(Extracted records)

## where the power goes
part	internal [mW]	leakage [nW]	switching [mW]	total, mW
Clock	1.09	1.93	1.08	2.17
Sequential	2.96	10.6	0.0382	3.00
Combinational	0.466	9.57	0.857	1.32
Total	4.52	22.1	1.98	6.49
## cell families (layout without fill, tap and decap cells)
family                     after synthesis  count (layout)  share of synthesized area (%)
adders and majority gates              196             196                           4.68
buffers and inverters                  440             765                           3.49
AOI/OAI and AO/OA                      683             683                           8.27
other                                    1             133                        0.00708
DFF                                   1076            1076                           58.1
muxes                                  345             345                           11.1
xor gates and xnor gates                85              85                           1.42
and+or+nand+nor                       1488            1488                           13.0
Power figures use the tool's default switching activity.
## src/rtl/bpst_pkg.sv

```systemverilog
// ----------------------------------------------------------------------------
// bpst_pkg
// Shared types for the buffer pool state tracker: action codes and the
// command and status groups between the controller and the datapath.
// ----------------------------------------------------------------------------
`default_nettype none

package bpst_pkg;

    typedef enum logic [1:0] {
        ACT_ALLOC   = 2'd0,
        ACT_MARK    = 2'd1,
        ACT_FETCH   = 2'd2,
        ACT_RELEASE = 2'd3
    } t_action;

    typedef struct packed {
        logic start;
        logic apply;
        logic step;
        logic load_out;
    } t_cmd;

    typedef struct packed {
        logic done;
        logic out_free;
    } t_sts;

endpackage

`default_nettype wire

```

## src/rtl/buffer_pool_state_tracker_top.sv

```systemverilog
// ----------------------------------------------------------------------------
// buffer_pool_state_tracker_top
// Round-robin buffer pool allocator: allocate, mark ready, fetch ready and
// release over a pool of free, in-use and ready buffers.
// ----------------------------------------------------------------------------
//  Channel   Direction  Handshake                  Payload
//  in        input      i_in_valid / o_in_ready    i_action, i_buffer_index
//  out       output     o_out_valid / i_out_ready  o_found, o_result_index
//
// Mark ready and release are applied when accepted and need no search.
// Allocate and fetch ready scan 16 buffers per cycle, chunk by chunk from the
// pointer's chunk, and stop at the first chunk with a match or after the last chunk.
// Reset clears every buffer to free and both pointers to zero.
// A stalled output holds the finished result and blocks the next transaction.
// ----------------------------------------------------------------------------
`default_nettype none

module buffer_pool_state_tracker_top #(
    parameter int NUM_BUFFERS = 16
) (
    input  wire logic        i_clk,
    input  wire logic        i_rst_n,
    input  wire logic        i_in_valid,
    output logic             o_in_ready,
    input  wire logic [1:0]  i_action,
    input  wire logic [3:0]  i_buffer_index,
    output logic             o_out_valid,
    input  wire logic        i_out_ready,
    output logic             o_found,
    output logic [3:0]       o_result_index
);
    import bpst_pkg::*;

    t_cmd cmd;
    t_sts sts;

    bpst_ctrl u_ctrl (
        .i_clk      (i_clk),
        .i_rst_n    (i_rst_n),
        .i_in_valid (i_in_valid),
        .i_action   (i_action),
        .i_sts      (sts),
        .o_in_ready (o_in_ready),
        .o_cmd      (cmd)
    );

    bpst_datapath #(
        .NUM_BUFFERS (NUM_BUFFERS)
    ) u_datapath (
        .i_clk          (i_clk),
        .i_rst_n        (i_rst_n),
        .i_action       (i_action),
        .i_buffer_index (i_buffer_index),
        .i_cmd          (cmd),
        .o_sts          (sts),
        .i_out_ready    (i_out_ready),
        .o_out_valid    (o_out_valid),
        .o_found        (o_found),
        .o_result_index (o_result_index)
    );

endmodule

`default_nettype wire

```

## src/rtl/bpst_ctrl.sv

```systemverilog
// ----------------------------------------------------------------------------
// bpst_ctrl
// Controller: accepts a transaction, sequences the chunked search and hands
// the result to the output register when it is free.
// ----------------------------------------------------------------------------
`default_nettype none

module bpst_ctrl (
    input  wire logic          i_clk,
    input  wire logic          i_rst_n,
    input  wire logic          i_in_valid,
    input  wire logic [1:0]    i_action,
    input  wire bpst_pkg::t_sts i_sts,
    output logic               o_in_ready,
    output bpst_pkg::t_cmd     o_cmd
);
    import bpst_pkg::*;

    typedef enum logic [1:0] {
        S_IDLE,
        S_SEARCH,
        S_REPLY
    } t_state;

    t_state r_state;
    t_state n_state;
    logic   is_search;
    logic   accept;

    assign o_in_ready = (r_state == S_IDLE);
    assign accept     = i_in_valid && o_in_ready;
    assign is_search  = (i_action == ACT_ALLOC) || (i_action == ACT_FETCH);

    always_comb begin
        n_state = r_state;
        o_cmd   = '0;
        case (r_state)
            S_IDLE: begin
                if (accept) begin
                    o_cmd.start = 1'b1;
                    if (is_search) begin
                        n_state = S_SEARCH;
                    end else begin
                        o_cmd.apply = 1'b1;
                        if (i_sts.out_free) begin
                            o_cmd.load_out = 1'b1;
                        end else begin
                            n_state = S_REPLY;
                        end
                    end
                end
            end
            S_SEARCH: begin
                o_cmd.step = 1'b1;
                if (i_sts.done) begin
                    if (i_sts.out_free) begin
                        o_cmd.load_out = 1'b1;
                        n_state        = S_IDLE;
                    end else begin
                        n_state = S_REPLY;
                    end
                end
            end
            S_REPLY: begin
                if (i_sts.out_free) begin
                    o_cmd.load_out = 1'b1;
                    n_state        = S_IDLE;
                end
            end
            default: begin
                n_state = S_IDLE;
            end
        endcase
    end

    always_ff @(posedge i_clk) begin
        if (!i_rst_n) begin
            r_state <= S_IDLE;
        end else begin
            r_state <= n_state;
        end
    end

endmodule

`default_nettype wire

```

## src/rtl/bpst_datapath.sv

```systemverilog
// ----------------------------------------------------------------------------
// bpst_datapath
// Buffer status vectors, search pointers, a chunked circular search and the
// output register.
// ----------------------------------------------------------------------------
`default_nettype none

module bpst_datapath #(
    parameter int NUM_BUFFERS = 16
) (
    input  wire logic          i_clk,
    input  wire logic          i_rst_n,
    input  wire logic [1:0]    i_action,
    input  wire logic [3:0]    i_buffer_index,
    input  wire bpst_pkg::t_cmd i_cmd,
    output bpst_pkg::t_sts     o_sts,
    input  wire logic          i_out_ready,
    output logic               o_out_valid,
    output logic               o_found,
    output logic [3:0]         o_result_index
);
    import bpst_pkg::*;

    localparam int W   = 16;
    localparam int C   = (NUM_BUFFERS + W - 1) / W;
    localparam int TOT = C * W;
    localparam int PW  = $clog2(NUM_BUFFERS);
    localparam int LW  = $clog2(W);
    localparam int CW  = (C > 1) ? $clog2(C) : 1;

    logic [NUM_BUFFERS-1:0] r_in_use;
    logic [NUM_BUFFERS-1:0] r_ready;
    logic [PW-1:0]          r_alloc_ptr;
    logic [PW-1:0]          r_ready_ptr;
    t_action                r_op;
    logic [CW-1:0]          r_chunk;
    logic [CW-1:0]          r_pass;
    logic [LW-1:0]          r_start_lane;
    logic                   r_lo_found;
    logic [PW-1:0]          r_lo_index;
    logic                   r_res_found;
    logic [PW-1:0]          r_res_index;
    logic                   r_out_valid;
    logic                   r_out_found;
    logic [3:0]             r_out_index;

    logic                   n_res_found;
    logic [PW-1:0]          n_res_index;
    logic [TOT-1:0]         match_pad;
    logic [W-1:0]           chunk_bits;
    logic [W-1:0]           mask_ge;
    logic [W-1:0]           hi_vec;
    logic [W-1:0]           lo_vec;
    logic                   hi_any;
    logic                   lo_any;
    logic [LW-1:0]          hi_lane;
    logic [LW-1:0]          lo_lane;
    logic                   first_pass;
    logic                   last_pass;
    logic [PW-1:0]          hi_index;
    logic [PW-1:0]          lo_index_now;
    logic                   lo_found_sel;
    logic [PW-1:0]          lo_index_sel;
    logic                   step_done;
    logic [PW-1:0]          start_ptr;
    logic                   idx_in_range;
    logic [PW-1:0]          idx;

    for (genvar g = 0; g < TOT; g++) begin : g_match
        if (g < NUM_BUFFERS) begin : g_real
            assign match_pad[g] = (r_op == ACT_FETCH) ? r_ready[g]
                                                      : (~r_in_use[g] & ~r_ready[g]);
        end else begin : g_pad
            assign match_pad[g] = 1'b0;
        end
    end

    assign chunk_bits = match_pad[int'(r_chunk) * W +: W];
    assign first_pass = (r_pass == '0);
    assign last_pass  = (r_pass == CW'(C - 1));

    always_comb begin
        for (int l = 0; l < W; l++) begin
            mask_ge[l] = (LW'(l) >= r_start_lane);
        end
    end

    assign hi_vec = first_pass ? (chunk_bits & mask_ge) : chunk_bits;
    assign lo_vec = chunk_bits & ~mask_ge;
    assign hi_any = |hi_vec;
    assign lo_any = |lo_vec;

    always_comb begin
        hi_lane = '0;
        lo_lane = '0;
        for (int l = W - 1; l >= 0; l--) begin
            if (hi_vec[l]) begin
                hi_lane = LW'(l);
            end
            if (lo_vec[l]) begin
                lo_lane = LW'(l);
            end
        end
    end

    assign hi_index     = PW'(int'(r_chunk) * W + int'(hi_lane));
    assign lo_index_now = PW'(int'(r_chunk) * W + int'(lo_lane));
    assign lo_found_sel = first_pass ? lo_any : r_lo_found;
    assign lo_index_sel = first_pass ? lo_index_now : r_lo_index;
    assign step_done    = hi_any || last_pass;

    assign start_ptr    = (t_action'(i_action) == ACT_FETCH) ? r_ready_ptr : r_alloc_ptr;
    assign idx_in_range = (32'(i_buffer_index) < NUM_BUFFERS);
    assign idx          = PW'(i_buffer_index);

    always_comb begin
        n_res_found = r_res_found;
        n_res_index = r_res_index;
        if (i_cmd.start) begin
            n_res_found = 1'b0;
            n_res_index = '0;
        end else if (i_cmd.step && step_done) begin
            n_res_found = hi_any || lo_found_sel;
            if (hi_any) begin
                n_res_index = hi_index;
            end else if (lo_found_sel) begin
                n_res_index = lo_index_sel;
            end else begin
                n_res_index = '0;
            end
        end
    end

    assign o_sts.done     = step_done;
    assign o_sts.out_free = !r_out_valid || i_out_ready;

    always_ff @(posedge i_clk) begin
        if (!i_rst_n) begin
            r_in_use    <= '0;
            r_ready     <= '0;
            r_alloc_ptr <= '0;
            r_ready_ptr <= '0;
            r_out_valid <= 1'b0;
        end else begin
            if (i_cmd.apply && idx_in_range) begin
                case (t_action'(i_action))
                    ACT_MARK: begin
                        if (r_in_use[idx]) begin
                            r_in_use[idx] <= 1'b0;
                            r_ready[idx]  <= 1'b1;
                        end
                    end
                    ACT_RELEASE: begin
                        if (r_ready[idx]) begin
                            r_ready[idx] <= 1'b0;
                        end
                    end
                    default: begin
                    end
                endcase
            end
            if (i_cmd.step && step_done && n_res_found) begin
                if (r_op == ACT_ALLOC) begin
                    r_in_use[n_res_index] <= 1'b1;
                    r_alloc_ptr           <= n_res_index;
                end else begin
                    r_ready_ptr <= n_res_index;
                end
            end
            if (i_cmd.load_out) begin
                r_out_valid <= 1'b1;
            end else if (i_out_ready) begin
                r_out_valid <= 1'b0;
            end
        end
    end

    always_ff @(posedge i_clk) begin
        r_res_found <= n_res_found;
        r_res_index <= n_res_index;
        if (i_cmd.start) begin
            r_op         <= t_action'(i_action);
            r_chunk      <= CW'(int'(start_ptr) / W);
            r_start_lane <= LW'(int'(start_ptr) % W);
            r_pass       <= '0;
        end else if (i_cmd.step) begin
            if (first_pass) begin
                r_lo_found <= lo_any;
                r_lo_index <= lo_index_now;
            end
            r_chunk <= (r_chunk == CW'(C - 1)) ? '0 : r_chunk + 1'b1;
            r_pass  <= r_pass + 1'b1;
        end
        if (i_cmd.load_out) begin
            r_out_found <= n_res_found;
            r_out_index <= 4'(n_res_index);
        end
    end

    assign o_out_valid    = r_out_valid;
    assign o_found        = r_out_found;
    assign o_result_index = r_out_index;

endmodule

`default_nettype wire
```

WHAT IS REQUIRED -
Please give the number of lines with "register" in the entries above, and write no other text.

TASK OUTPUT -
2